In our previous work, we have investigated the chemical composition of Titan aerosols analogs (tholin) and identified several nitrogenous organic molecules. Here we continue our structural investigation and identified four more molecules in Titan tholin by using NMR and GC-MS and standard sample comparison, including aminoacetonitrile, succinonitrile, acetoguanamine and adenine. On the basis of their structural characteristics, we suggested their formation pathways via simple precursors like methanimine (CH₂NH), HCN, NH₃ and C₂H₂ in laboratory N₂-CH₄ plasma or potentially Titan’s organic aerosols. Among these molecules, aminoacetonitrile is a potential precursor of amino acid and peptide, and adenine is a necessary ingredient for DNA and RNA. The identification of these molecules in Titan’s organic aerosol analogs increases our knowledge of Titan’s happening organic chemistry and its prebiotic implications. Using non-aqueous microchip gel electrophoresis, we separate and detect several specific long chain amines from the tholin, demonstrating capability for moderate sized molecule separation of tholin components, a goal that had eluded investigators to date, These methods further open the complex tableau of tholin inventory to molecular separation and definitive structural identification, which is critical to the further understanding of the nature of complex prebiotic organic environments.

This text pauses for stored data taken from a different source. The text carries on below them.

===== config.mk =====
export PLATFORM = sky130hd
export DESIGN_NAME = qdac_serial_tx
export DESIGN_NICKNAME = d
export VERILOG_FILES = /design/src/rtl/qdac_pkg.sv /design/src/rtl/qdac_phase_timer.sv /design/src/rtl/qdac_word_shifter.sv /design/src/rtl/qdac_serial_tx.sv
export SDC_FILE = /design/constraint.sdc
export NUM_CORES = 1
export LEC_CHECK = 0
export BUFFER_PORTS_ARGS = -buffer_cell sky130_fd_sc_hd__buf_4
export CAP_MARGIN = 15
export CORE_MARGIN = 2
export CORE_UTILIZATION = 30
export DETAILED_ROUTE_END_ITERATION = 8
export PLACE_DENSITY = 0.58
export SYNTH_ARGS = -nofsm -noshare
export SYNTH_HDL_FRONTEND = slang
export SYNTH_SLANG_ARGS = --single-unit

===== constraint.sdc =====
create_clock -name clk -period 3.4 [get_ports clk]
set_input_delay 0.51 -clock clk [delete_from_list [all_inputs] [get_ports clk]]
set_output_delay 0.51 -clock clk [all_outputs]
set_load 0.005 [all_outputs]

===== src/rtl/qdac_pkg.sv =====
// Package: shared types for the quad DAC serial transmitter.
// Assumes: nothing; holds declarations only.
package qdac_pkg;

    // Transfer sequencer states.
    typedef enum logic [1:0] {
        ST_IDLE   = 2'd0,
        ST_SHIFT  = 2'd1,
        ST_LATCH  = 2'd2,
        ST_STROBE = 2'd3
    } qdac_state_e;

endpackage


===== src/rtl/qdac_phase_timer.sv =====
// Module: counts system clocks within a serial phase and pulses `tick`
// on the last clock of each phase.
// Assumes: limit >= 1 and stable while run is high.
module qdac_phase_timer #(
    parameter int DIV_W = 8
) (
    input  logic             clk,
    input  logic             rst_n,
    input  logic             run,
    input  logic [DIV_W-1:0] limit,
    output logic             tick
);

    logic [DIV_W-1:0] cnt;

    assign tick = run && (cnt == limit - 1'b1);

    // Phase counter: cleared when idle or at the end of a phase.
    always_ff @(posedge clk) begin
        if (!rst_n) begin
            cnt <= '0;
        end else if (!run || tick) begin
            cnt <= '0;
        end else begin
            cnt <= cnt + 1'b1;
        end
    end

endmodule


===== src/rtl/qdac_word_shifter.sv =====
// Module: parallel-load, left-shift register that presents its MSB as
// the serial data bit.
// Assumes: load and shift are never requested in the same cycle.
module qdac_word_shifter #(
    parameter int WIDTH = 11
) (
    input  logic             clk,
    input  logic             rst_n,
    input  logic             load,
    input  logic [WIDTH-1:0] load_word,
    input  logic             shift,
    output logic             msb
);

    logic [WIDTH-1:0] sreg;

    assign msb = sreg[WIDTH-1];

    // Shift register: load a new word or move one bit toward the MSB.
    always_ff @(posedge clk) begin
        if (!rst_n) begin
            sreg <= '0;
        end else if (load) begin
            sreg <= load_word;
        end else if (shift) begin
            sreg <= {sreg[WIDTH-2:0], 1'b0};
        end
    end

endmodule


===== src/rtl/qdac_serial_tx.sv =====
// Module: host-side transmitter for a four-channel serial DAC. It
// accepts write or commit requests over valid/ready, sends the command
// word MSB first, and then pulses the latch strobe (write) or the
// update strobe (commit).
// Assumes: request fields are stable on the accepting edge; the
// converter samples data on the falling edge of the serial clock.
module qdac_serial_tx #(
    parameter int CHAN_W = 2,
    parameter int CODE_W = 8,
    parameter int DIV_W  = 8
) (
    input  logic              clk,
    input  logic              rst_n,
    input  logic              req_valid,
    output logic              req_ready,
    input  logic              req_commit,
    input  logic [CHAN_W-1:0] req_chan,
    input  logic              req_gain,
    input  logic [CODE_W-1:0] req_code,
    input  logic              req_staged,
    input  logic [DIV_W-1:0]  req_half_period,
    output logic              dac_sclk,
    output logic              dac_sdata,
    output logic              dac_latch_n,
    output logic              dac_update_n
);
    import qdac_pkg::*;

    localparam int WORD_W = CHAN_W + 1 + CODE_W;
    localparam int IDX_W  = $clog2(WORD_W);
    localparam logic [IDX_W-1:0] LAST_IDX = IDX_W'(WORD_W - 1);

    qdac_state_e      state;
    logic [DIV_W-1:0] half_q;
    logic             ph_low;
    logic [IDX_W-1:0] bit_idx;
    logic             sclk_q;
    logic             latch_q;
    logic             update_q;
    logic             tick;
    logic             accept;
    logic             load_word;
    logic             shift_bit;

    assign req_ready    = (state == ST_IDLE);
    assign accept       = req_valid && req_ready;
    assign load_word    = accept && !req_commit;
    assign shift_bit    = (state == ST_SHIFT) && tick && ph_low && (bit_idx != LAST_IDX);
    assign dac_sclk     = sclk_q;
    assign dac_latch_n  = latch_q;
    assign dac_update_n = update_q;

    qdac_phase_timer #(.DIV_W(DIV_W)) u_timer (
        .clk   (clk),
        .rst_n (rst_n),
        .run   (state != ST_IDLE),
        .limit (half_q),
        .tick  (tick)
    );

    qdac_word_shifter #(.WIDTH(WORD_W)) u_shifter (
        .clk       (clk),
        .rst_n     (rst_n),
        .load      (load_word),
        .load_word ({req_chan, req_gain, req_code}),
        .shift     (shift_bit),
        .msb       (dac_sdata)
    );

    // Transfer sequencer: serial phases, latch pulse and update pulse.
    always_ff @(posedge clk) begin
        if (!rst_n) begin
            state    <= ST_IDLE;
            half_q   <= DIV_W'(1);
            ph_low   <= 1'b0;
            bit_idx  <= '0;
            sclk_q   <= 1'b0;
            latch_q  <= 1'b1;
            update_q <= 1'b1;
        end else begin
            case (state)
                ST_IDLE: begin
                    if (accept) begin
                        half_q  <= (req_half_period == '0) ? DIV_W'(1) : req_half_period;
                        ph_low  <= 1'b0;
                        bit_idx <= '0;
                        if (req_commit) begin
                            state    <= ST_STROBE;
                            update_q <= 1'b0;
                        end else begin
                            state    <= ST_SHIFT;
                            sclk_q   <= 1'b1;
                            update_q <= req_staged;
                        end
                    end
                end
                ST_SHIFT: begin
                    if (tick) begin
                        if (!ph_low) begin
                            sclk_q <= 1'b0;
                            ph_low <= 1'b1;
                        end else if (bit_idx == LAST_IDX) begin
                            state   <= ST_LATCH;
                            latch_q <= 1'b0;
                            ph_low  <= 1'b0;
                        end else begin
                            bit_idx <= bit_idx + 1'b1;
                            sclk_q  <= 1'b1;
                            ph_low  <= 1'b0;
                        end
                    end
                end
                ST_LATCH: begin
                    if (tick) begin
                        if (!ph_low) begin
                            ph_low <= 1'b1;
                        end else begin
                            latch_q  <= 1'b1;
                            update_q <= 1'b1;
                            ph_low   <= 1'b0;
                            state    <= ST_IDLE;
                        end
                    end
                end
                default: begin
                    if (tick) begin
                        if (!ph_low) begin
                            ph_low <= 1'b1;
                        end else begin
                            update_q <= 1'b1;
                            ph_low   <= 1'b0;
                            state    <= ST_IDLE;
                        end
                    end
                end
            endcase
        end
    end

endmodule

We have also investigated the solubility and thermal stability of Titan aerosol analogs (tholins) to understand the basic property of organics on Titan and the potential for chemical modification upon in situ sampling. The tholin generated by AC discharge in CH₄/N₂ (5/95) mixture preferentially dissolves in polar solvent to non-polar solvent, which is indicated by the solubility (mg/mL) by evaporation method and proved by the solubility ratio from the integration of quantitative ¹H NMR spectra. The ¹H and ¹³C NMR spectra of respective deuterated solutions indicate the structural information of soluble tholin components in each solvent and confirm the large percentage of polar species in tholins, including amine, nitrile and N-heteroaromatics. The solubility study implies that most of Titan aerosols should be scantily in low temperature non-polar hydrocarbon lakes or oceans on Titan surface, and also helps us select solvents and develop methods for the liquid-based in situ analysis. Thermal stability studies indicate significant structural changes of tholins when heated beyond 150 oC for even short time periods in inert atmospheres. The 300 oC-pyrolysis products of one major component (2-cyanoguanidine) in the tholin are identified. This study demonstrates the tholins’ thermal lability and the requirement of nondestructive instruments and methods for structural analysis, such as NMR and LC/MS. This study is critical to ongoing discussion regarding the development of in situ, low bias analysis methods and instruments for Titan missions and other outer planet exploration.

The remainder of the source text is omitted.